Gather each line containing the string "config" from these entries.

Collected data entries
***

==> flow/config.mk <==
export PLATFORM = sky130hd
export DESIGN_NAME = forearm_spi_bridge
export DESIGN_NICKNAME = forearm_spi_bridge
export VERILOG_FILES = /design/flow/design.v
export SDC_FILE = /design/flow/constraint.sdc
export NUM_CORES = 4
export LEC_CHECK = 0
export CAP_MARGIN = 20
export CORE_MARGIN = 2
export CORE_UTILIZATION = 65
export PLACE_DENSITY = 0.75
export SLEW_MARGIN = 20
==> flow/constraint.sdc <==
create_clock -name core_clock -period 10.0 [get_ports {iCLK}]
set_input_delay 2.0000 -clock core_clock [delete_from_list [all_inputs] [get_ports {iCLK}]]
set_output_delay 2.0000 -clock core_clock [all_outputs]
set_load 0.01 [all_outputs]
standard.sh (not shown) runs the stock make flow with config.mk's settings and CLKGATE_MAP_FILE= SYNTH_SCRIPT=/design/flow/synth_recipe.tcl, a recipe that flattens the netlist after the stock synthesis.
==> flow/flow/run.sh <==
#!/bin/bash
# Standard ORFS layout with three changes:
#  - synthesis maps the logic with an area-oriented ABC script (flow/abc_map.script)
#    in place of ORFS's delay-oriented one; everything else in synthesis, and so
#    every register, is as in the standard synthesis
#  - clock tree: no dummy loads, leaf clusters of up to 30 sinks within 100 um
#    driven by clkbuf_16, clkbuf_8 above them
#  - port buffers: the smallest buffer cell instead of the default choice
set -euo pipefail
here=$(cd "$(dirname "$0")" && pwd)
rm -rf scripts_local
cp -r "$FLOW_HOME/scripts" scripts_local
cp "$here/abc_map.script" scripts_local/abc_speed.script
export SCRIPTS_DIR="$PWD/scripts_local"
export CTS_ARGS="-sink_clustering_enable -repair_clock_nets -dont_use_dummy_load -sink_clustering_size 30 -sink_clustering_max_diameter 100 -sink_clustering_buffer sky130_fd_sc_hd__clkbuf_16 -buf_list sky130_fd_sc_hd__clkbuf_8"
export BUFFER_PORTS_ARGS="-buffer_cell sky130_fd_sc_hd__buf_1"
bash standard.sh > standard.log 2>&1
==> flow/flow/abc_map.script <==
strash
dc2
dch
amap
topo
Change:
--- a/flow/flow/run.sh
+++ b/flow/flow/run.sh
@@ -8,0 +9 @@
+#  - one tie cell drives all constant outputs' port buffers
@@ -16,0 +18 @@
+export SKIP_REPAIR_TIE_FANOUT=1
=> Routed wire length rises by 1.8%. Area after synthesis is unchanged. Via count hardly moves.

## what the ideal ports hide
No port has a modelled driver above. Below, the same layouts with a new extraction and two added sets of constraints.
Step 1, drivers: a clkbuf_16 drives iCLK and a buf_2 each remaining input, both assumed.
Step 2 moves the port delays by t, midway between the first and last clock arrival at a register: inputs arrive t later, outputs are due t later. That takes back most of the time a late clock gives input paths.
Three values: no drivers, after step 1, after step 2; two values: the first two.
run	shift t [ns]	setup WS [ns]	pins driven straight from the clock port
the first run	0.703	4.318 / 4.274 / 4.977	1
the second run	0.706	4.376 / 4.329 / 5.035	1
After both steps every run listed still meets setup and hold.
This design comes from an exercise in tuning for small area, a short achievable clock period and few clock cycles on the open sky130 flow, not from production work.
Power is estimated from default activity; no workload was simulated.

the baseline:
==> flow/design.v <==
`default_nettype none
package fifd_pkg;
   localparam int CACHE_ENTRIES = 16;
   localparam int SLOT_W = (CACHE_ENTRIES > 1) ? $clog2(CACHE_ENTRIES) : 1;
   localparam logic OP_LOOKUP = 1'b0;
   localparam logic OP_FILL   = 1'b1;
endpackage
`default_nettype wire
`default_nettype none
module fifd_cell
(
   input  wire logic        clock,
   input  wire logic        reset,
   input  wire logic        wr_en,
   input  wire logic [31:0] wr_addr,
   input  wire logic [31:0] wr_word,
   input  wire logic [31:0] probe_addr,
   output logic             match,
   output logic [31:0]      word
);
   logic [31:0] tag_ff;
   logic [31:0] word_ff;
   logic        valid_ff;
   always_ff @(posedge clock) begin
      if (reset) begin
         valid_ff <= 1'b0;
      end else if (wr_en) begin
         valid_ff <= 1'b1;
      end
      if (wr_en) begin
         tag_ff  <= wr_addr;
         word_ff <= wr_word;
      end
   end
   assign match = valid_ff && (tag_ff == probe_addr);
   assign word  = word_ff;
endmodule
`default_nettype wire
`default_nettype none
module fifd_decode
(
   input  wire logic [31:0] raw,
   output logic [31:0]      instruction,
   output logic [5:0]       major_op,
   output logic             imm_flag,
   output logic             branch_mode,
   output logic [3:0]       reg_a,
   output logic [3:0]       reg_b,
   output logic [3:0]       reg_c,
   output logic [15:0]      immediate
);
   logic [31:0] ir;
   assign ir          = {raw[7:0], raw[15:8], raw[23:16], raw[31:24]};
   assign instruction = ir;
   assign major_op    = ir[31:26];
   assign imm_flag    = ir[25];
   assign branch_mode = ir[24];
   assign reg_a       = ir[23:20];
   assign reg_b       = ir[19:16];
   assign reg_c       = ir[15:12];
   assign immediate   = {ir[7:0], ir[15:8]};
endmodule
`default_nettype wire
`default_nettype none
module fifo_icache_fetch_decode
(
   input  wire logic        clock,
   input  wire logic        reset,
   input  wire logic        start,
   output logic             busy,
   input  wire logic        req_opcode,
   input  wire logic [31:0] req_fetch_address,
   input  wire logic [31:0] req_memory_word,
   output logic             rsp_valid,
   output logic             rsp_hit,
   output logic [31:0]      rsp_instruction,
   output logic [5:0]       rsp_major_op,
   output logic             rsp_imm_flag,
   output logic             rsp_branch_mode,
   output logic [3:0]       rsp_reg_a,
   output logic [3:0]       rsp_reg_b,
   output logic [3:0]       rsp_reg_c,
   output logic [15:0]      rsp_immediate
);
   localparam int N      = fifd_pkg::CACHE_ENTRIES;
   logic              fill_accept;
   logic [N-1:0]      slot_ff;      
   logic [N-1:0]      match;
   logic [N-1:0]      wr_en;
   logic [N-1:0]      s1_sel;
   logic              s1_valid;
   logic [N-1:0][31:0] words;
   logic [N-1:0]      first;
   logic [31:0]       read_word;
   logic              out_valid;
   logic              out_hit;
   logic [31:0]       out_word;
   assign busy        = 1'b0;
   assign fill_accept = start && (req_opcode == fifd_pkg::OP_FILL);
   for (genvar i = 0; i < N; i++) begin : g_cell
      assign wr_en[i] = fill_accept && slot_ff[i];
      fifd_cell u_cell (
         .clock      (clock),
         .reset      (reset),
         .wr_en      (wr_en[i]),
         .wr_addr    (req_fetch_address),
         .wr_word    (req_memory_word),
         .probe_addr (req_fetch_address),
         .match      (match[i]),
         .word       (words[i])
      );
   end
   always_ff @(posedge clock) begin
      if (reset) begin
         slot_ff  <= N'(1);
         s1_valid <= 1'b0;
      end else begin
         if (fill_accept) begin
            slot_ff <= {slot_ff[N-2:0], slot_ff[N-1]};
         end
         s1_valid <= start;
      end
      s1_sel <= (req_opcode == fifd_pkg::OP_FILL) ? wr_en : match;
   end
   always_comb begin
      logic seen;
      seen = 1'b0;
      for (int i = 0; i < N; i++) begin
         first[i] = s1_sel[i] && !seen;
         seen     = seen || s1_sel[i];
      end
   end
   always_comb begin
      read_word = '0;
      for (int i = 0; i < N; i++) begin
         read_word = read_word | (words[i] & {32{first[i]}});
      end
   end
   always_ff @(posedge clock) begin
      if (reset) begin
         out_valid <= 1'b0;
      end else begin
         out_valid <= s1_valid;
      end
      out_hit  <= |s1_sel;
      out_word <= read_word;
   end
   assign rsp_valid = out_valid;
   assign rsp_hit   = out_hit;
   fifd_decode u_decode (
      .raw         (out_word),
      .instruction (rsp_instruction),
      .major_op    (rsp_major_op),
      .imm_flag    (rsp_imm_flag),
      .branch_mode (rsp_branch_mode),
      .reg_a       (rsp_reg_a),
      .reg_b       (rsp_reg_b),
      .reg_c       (rsp_reg_c),
      .immediate   (rsp_immediate)
   );
endmodule
`default_nettype wire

***

WRITTEN RESPONSE:
==> flow/config.mk <==
standard.sh (not shown) runs the stock make flow with config.mk's settings and CLKGATE_MAP_FILE= SYNTH_SCRIPT=/design/flow/synth_recipe.tcl, a recipe that flattens the netlist after the stock synthesis.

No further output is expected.